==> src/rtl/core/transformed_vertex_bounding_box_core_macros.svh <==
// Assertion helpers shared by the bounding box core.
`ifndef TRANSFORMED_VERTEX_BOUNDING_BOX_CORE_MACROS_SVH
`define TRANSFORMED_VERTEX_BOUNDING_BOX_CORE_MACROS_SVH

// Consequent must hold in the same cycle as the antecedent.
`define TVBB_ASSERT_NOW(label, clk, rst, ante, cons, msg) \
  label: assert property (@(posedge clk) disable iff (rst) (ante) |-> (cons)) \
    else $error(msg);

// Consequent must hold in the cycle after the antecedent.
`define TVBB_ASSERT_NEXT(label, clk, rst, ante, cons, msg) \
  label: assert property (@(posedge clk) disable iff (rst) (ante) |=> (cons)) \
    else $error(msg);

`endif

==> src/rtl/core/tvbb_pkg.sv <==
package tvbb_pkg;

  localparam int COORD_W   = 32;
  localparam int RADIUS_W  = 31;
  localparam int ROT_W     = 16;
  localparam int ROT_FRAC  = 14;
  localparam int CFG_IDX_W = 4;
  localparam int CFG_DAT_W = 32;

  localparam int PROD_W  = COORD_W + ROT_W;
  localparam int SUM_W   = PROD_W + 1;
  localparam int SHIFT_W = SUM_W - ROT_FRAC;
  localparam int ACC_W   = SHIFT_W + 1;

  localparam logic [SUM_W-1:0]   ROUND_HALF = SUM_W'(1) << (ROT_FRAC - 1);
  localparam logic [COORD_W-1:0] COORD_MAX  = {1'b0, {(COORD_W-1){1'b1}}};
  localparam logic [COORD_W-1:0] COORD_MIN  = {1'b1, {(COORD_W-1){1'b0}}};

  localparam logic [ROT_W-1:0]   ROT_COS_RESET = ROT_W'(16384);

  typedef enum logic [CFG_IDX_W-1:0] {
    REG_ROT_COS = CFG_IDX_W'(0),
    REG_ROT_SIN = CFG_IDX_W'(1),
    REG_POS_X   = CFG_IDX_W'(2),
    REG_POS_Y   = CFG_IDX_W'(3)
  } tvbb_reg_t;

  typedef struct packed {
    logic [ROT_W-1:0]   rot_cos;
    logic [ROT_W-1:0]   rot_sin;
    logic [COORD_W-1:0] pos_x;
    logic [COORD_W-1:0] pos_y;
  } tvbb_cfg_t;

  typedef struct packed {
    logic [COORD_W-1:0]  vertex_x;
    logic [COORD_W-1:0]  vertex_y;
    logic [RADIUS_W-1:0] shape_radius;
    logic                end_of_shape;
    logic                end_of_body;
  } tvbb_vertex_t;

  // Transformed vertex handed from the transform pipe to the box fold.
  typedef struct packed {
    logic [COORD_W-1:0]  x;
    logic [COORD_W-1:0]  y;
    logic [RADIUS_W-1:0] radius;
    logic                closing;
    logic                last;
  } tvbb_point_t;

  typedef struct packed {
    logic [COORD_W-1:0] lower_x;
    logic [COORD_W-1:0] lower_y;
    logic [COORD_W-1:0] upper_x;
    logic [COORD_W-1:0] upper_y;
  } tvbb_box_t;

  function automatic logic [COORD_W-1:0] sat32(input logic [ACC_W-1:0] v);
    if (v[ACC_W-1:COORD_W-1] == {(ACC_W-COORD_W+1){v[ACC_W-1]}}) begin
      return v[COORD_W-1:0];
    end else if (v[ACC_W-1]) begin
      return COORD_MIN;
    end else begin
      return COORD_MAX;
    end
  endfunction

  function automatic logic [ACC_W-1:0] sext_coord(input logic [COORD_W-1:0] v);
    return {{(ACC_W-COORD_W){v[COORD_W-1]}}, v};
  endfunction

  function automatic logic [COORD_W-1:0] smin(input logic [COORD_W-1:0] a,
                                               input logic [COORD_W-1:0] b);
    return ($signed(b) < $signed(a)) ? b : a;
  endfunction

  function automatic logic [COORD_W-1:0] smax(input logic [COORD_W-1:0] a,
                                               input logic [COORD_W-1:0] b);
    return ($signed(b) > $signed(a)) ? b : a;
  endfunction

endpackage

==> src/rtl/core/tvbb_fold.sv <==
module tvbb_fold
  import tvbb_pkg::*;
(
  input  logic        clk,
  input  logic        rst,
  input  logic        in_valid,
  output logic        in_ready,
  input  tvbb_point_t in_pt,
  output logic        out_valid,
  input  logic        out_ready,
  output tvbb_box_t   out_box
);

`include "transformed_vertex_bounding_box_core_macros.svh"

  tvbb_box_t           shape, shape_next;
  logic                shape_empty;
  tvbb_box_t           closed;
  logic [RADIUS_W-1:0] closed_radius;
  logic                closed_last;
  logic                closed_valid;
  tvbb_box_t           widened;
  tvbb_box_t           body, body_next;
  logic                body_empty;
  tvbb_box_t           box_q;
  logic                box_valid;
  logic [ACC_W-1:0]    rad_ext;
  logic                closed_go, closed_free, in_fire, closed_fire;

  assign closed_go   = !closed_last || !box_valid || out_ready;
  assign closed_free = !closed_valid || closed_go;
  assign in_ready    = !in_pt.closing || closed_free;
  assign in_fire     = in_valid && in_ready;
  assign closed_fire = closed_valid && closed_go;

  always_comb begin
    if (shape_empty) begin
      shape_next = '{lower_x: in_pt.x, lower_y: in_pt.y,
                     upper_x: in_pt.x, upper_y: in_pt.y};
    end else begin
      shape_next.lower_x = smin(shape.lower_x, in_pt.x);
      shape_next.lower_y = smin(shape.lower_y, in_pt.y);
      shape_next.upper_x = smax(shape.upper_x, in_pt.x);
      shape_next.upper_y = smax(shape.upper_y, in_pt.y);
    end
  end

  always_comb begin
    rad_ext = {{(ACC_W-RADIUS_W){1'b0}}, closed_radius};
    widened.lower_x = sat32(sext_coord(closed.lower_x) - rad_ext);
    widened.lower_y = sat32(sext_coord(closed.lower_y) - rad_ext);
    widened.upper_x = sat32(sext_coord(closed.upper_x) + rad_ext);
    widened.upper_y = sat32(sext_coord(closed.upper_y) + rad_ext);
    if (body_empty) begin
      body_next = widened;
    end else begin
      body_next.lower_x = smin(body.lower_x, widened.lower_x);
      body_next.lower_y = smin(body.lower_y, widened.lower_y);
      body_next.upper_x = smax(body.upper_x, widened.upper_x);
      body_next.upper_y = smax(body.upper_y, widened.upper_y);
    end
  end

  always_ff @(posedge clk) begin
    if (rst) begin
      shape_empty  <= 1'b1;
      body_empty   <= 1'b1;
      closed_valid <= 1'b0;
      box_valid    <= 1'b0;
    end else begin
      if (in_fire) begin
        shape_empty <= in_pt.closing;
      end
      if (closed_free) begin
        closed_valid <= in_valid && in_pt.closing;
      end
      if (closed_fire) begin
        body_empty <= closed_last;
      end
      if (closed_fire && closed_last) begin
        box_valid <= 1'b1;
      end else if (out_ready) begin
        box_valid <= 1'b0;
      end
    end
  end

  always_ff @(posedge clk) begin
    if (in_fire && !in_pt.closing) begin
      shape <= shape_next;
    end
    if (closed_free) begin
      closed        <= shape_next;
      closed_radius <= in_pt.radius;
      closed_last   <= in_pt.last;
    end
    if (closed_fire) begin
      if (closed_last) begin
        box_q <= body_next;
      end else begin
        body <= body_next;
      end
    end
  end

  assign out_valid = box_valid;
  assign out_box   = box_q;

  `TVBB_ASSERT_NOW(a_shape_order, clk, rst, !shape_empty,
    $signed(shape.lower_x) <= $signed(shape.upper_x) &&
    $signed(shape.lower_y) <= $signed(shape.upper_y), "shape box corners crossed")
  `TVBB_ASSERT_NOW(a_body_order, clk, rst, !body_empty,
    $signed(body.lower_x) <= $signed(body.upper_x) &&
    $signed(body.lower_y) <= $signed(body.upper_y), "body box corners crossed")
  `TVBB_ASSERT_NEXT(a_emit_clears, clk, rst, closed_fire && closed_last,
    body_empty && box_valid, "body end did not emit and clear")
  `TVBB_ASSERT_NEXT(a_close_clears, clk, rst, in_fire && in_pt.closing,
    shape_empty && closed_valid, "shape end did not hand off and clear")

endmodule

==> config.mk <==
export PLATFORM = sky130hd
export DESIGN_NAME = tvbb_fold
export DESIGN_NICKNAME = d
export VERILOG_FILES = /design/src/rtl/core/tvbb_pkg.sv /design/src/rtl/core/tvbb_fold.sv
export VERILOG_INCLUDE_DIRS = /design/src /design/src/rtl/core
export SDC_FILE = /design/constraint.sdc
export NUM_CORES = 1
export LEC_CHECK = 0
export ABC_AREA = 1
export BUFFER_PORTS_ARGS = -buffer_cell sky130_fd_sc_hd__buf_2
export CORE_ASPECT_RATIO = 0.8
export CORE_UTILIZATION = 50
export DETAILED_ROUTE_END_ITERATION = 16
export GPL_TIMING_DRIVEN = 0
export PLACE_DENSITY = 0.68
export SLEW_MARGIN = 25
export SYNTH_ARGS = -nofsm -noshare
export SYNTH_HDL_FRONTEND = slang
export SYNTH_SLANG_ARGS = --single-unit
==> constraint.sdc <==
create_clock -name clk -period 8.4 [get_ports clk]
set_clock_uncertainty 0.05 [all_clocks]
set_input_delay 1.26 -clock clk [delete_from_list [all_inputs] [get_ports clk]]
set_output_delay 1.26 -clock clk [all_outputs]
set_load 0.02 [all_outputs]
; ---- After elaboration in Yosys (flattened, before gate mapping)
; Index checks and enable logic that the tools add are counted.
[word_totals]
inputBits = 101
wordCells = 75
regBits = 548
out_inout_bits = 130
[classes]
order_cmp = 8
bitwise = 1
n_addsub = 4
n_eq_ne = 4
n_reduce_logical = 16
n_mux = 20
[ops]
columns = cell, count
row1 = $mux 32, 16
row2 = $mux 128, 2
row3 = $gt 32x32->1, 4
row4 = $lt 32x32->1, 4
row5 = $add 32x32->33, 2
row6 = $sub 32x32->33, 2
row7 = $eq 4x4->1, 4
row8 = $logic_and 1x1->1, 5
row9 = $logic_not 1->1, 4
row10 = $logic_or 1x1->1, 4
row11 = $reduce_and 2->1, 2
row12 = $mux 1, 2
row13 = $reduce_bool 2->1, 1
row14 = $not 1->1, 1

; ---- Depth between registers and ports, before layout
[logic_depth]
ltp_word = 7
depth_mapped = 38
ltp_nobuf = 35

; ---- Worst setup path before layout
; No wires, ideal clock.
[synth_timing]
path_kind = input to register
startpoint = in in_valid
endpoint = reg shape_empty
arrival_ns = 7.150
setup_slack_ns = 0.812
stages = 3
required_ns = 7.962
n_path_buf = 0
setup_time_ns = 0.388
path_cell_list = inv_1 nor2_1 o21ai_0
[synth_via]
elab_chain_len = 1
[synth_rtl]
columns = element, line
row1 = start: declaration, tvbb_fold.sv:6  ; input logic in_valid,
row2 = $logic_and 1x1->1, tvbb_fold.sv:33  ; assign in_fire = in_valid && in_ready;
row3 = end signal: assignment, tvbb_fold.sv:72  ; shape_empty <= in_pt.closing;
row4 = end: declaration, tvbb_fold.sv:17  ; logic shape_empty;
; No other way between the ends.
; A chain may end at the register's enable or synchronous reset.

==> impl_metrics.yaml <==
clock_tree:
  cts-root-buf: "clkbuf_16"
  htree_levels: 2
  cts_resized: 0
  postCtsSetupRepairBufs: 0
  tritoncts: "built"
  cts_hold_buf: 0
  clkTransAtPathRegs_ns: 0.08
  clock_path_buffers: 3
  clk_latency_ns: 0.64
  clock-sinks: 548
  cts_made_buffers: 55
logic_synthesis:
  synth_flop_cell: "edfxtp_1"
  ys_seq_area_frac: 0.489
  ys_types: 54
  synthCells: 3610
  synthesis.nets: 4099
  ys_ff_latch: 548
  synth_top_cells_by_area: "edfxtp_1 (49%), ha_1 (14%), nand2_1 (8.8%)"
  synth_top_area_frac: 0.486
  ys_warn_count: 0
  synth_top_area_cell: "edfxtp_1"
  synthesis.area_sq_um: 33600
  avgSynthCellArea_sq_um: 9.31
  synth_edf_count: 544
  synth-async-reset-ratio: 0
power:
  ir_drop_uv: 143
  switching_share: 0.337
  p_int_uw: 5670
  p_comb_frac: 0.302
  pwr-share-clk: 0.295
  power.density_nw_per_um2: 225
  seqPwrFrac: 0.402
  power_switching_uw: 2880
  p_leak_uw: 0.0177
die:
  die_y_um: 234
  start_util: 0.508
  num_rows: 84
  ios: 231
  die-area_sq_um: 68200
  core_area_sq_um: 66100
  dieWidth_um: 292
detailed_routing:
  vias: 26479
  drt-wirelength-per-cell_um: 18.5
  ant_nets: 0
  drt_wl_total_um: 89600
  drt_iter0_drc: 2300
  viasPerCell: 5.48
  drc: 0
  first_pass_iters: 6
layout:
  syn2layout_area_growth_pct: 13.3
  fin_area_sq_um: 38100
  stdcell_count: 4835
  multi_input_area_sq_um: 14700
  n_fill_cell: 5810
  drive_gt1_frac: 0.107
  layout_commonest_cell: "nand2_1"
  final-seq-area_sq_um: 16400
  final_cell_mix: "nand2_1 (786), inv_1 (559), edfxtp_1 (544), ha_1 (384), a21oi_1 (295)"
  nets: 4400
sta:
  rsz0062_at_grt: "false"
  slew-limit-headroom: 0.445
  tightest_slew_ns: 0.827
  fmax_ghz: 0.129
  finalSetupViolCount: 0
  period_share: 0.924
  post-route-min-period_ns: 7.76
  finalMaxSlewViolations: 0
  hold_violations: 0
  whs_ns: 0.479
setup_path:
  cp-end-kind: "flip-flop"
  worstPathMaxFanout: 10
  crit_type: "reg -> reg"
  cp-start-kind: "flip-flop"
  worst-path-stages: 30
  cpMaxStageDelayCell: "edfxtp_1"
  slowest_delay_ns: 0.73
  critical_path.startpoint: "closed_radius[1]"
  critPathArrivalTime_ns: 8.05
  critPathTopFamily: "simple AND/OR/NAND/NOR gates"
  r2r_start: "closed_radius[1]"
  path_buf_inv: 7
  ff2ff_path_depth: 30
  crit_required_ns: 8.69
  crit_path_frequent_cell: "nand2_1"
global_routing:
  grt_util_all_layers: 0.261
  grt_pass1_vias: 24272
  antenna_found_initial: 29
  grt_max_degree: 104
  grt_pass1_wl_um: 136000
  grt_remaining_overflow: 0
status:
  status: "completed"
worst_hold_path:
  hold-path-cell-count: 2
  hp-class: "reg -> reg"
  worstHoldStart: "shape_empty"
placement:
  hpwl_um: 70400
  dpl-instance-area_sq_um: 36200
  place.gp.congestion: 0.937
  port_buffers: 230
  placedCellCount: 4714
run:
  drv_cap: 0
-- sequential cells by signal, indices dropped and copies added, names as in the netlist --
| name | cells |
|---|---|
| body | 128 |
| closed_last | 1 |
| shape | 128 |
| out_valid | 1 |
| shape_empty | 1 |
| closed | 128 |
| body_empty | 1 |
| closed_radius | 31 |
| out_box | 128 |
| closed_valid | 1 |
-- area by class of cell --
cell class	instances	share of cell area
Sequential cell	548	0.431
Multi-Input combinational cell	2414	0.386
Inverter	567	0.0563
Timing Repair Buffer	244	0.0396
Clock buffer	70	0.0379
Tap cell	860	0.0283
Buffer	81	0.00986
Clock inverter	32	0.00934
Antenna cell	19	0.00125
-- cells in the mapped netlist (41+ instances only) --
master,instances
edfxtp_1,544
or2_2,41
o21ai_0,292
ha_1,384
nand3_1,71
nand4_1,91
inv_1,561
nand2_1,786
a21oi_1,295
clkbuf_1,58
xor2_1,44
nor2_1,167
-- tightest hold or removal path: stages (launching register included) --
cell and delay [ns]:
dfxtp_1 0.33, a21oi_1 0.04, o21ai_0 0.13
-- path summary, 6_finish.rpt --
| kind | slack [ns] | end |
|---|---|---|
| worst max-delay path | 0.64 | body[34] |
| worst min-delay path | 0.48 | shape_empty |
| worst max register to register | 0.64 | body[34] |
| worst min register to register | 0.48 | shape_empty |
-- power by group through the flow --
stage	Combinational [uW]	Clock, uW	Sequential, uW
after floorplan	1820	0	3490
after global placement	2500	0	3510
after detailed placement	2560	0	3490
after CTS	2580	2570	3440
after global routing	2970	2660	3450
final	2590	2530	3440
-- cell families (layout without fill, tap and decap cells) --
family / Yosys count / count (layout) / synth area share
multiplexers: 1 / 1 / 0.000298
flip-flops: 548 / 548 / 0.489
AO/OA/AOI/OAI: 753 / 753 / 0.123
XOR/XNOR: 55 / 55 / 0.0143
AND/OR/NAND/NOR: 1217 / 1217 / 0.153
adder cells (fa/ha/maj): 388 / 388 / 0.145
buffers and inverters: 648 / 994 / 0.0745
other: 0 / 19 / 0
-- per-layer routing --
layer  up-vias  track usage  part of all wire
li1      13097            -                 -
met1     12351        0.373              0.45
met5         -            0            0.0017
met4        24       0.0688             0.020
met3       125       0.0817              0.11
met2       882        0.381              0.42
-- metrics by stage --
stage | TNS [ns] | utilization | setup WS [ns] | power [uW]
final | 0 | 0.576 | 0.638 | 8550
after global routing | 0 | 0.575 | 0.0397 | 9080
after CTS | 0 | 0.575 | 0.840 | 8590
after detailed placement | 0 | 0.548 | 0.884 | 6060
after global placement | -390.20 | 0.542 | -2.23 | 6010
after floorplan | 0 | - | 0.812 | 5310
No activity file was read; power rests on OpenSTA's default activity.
:::::
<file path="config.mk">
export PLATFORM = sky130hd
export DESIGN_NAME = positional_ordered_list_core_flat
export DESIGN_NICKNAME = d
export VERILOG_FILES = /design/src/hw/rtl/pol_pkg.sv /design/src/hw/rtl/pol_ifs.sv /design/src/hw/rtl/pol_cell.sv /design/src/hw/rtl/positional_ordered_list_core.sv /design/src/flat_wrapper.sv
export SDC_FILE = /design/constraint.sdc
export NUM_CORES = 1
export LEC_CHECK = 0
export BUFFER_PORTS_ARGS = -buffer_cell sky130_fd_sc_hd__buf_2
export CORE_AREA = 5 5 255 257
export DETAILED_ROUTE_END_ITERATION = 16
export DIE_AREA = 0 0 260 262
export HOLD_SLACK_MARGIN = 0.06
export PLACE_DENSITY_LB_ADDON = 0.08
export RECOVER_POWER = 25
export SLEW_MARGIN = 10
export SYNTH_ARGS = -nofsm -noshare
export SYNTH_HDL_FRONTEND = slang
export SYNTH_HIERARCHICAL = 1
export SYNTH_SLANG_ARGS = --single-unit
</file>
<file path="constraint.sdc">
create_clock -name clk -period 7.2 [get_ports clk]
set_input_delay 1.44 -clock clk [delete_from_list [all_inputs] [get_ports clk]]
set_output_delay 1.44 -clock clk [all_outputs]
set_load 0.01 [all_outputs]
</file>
:::::
> [Work order]
Starting at the line above that contains "buffers and inverters: 648 / 994 / 0.0745", repeat each line exactly up to and including the line that contains "No activity file", and stop there.

> [Your response]
buffers and inverters: 648 / 994 / 0.0745
other: 0 / 19 / 0
-- per-layer routing --
layer  up-vias  track usage  part of all wire
li1      13097            -                 -
met1     12351        0.373              0.45
met5         -            0            0.0017
met4        24       0.0688             0.020
met3       125       0.0817              0.11
met2       882        0.381              0.42
-- metrics by stage --
stage | TNS [ns] | utilization | setup WS [ns] | power [uW]
final | 0 | 0.576 | 0.638 | 8550
after global routing | 0 | 0.575 | 0.0397 | 9080
after CTS | 0 | 0.575 | 0.840 | 8590
after detailed placement | 0 | 0.548 | 0.884 | 6060
after global placement | -390.20 | 0.542 | -2.23 | 6010
after floorplan | 0 | - | 0.812 | 5310
No activity file was read; power rests on OpenSTA's default activity.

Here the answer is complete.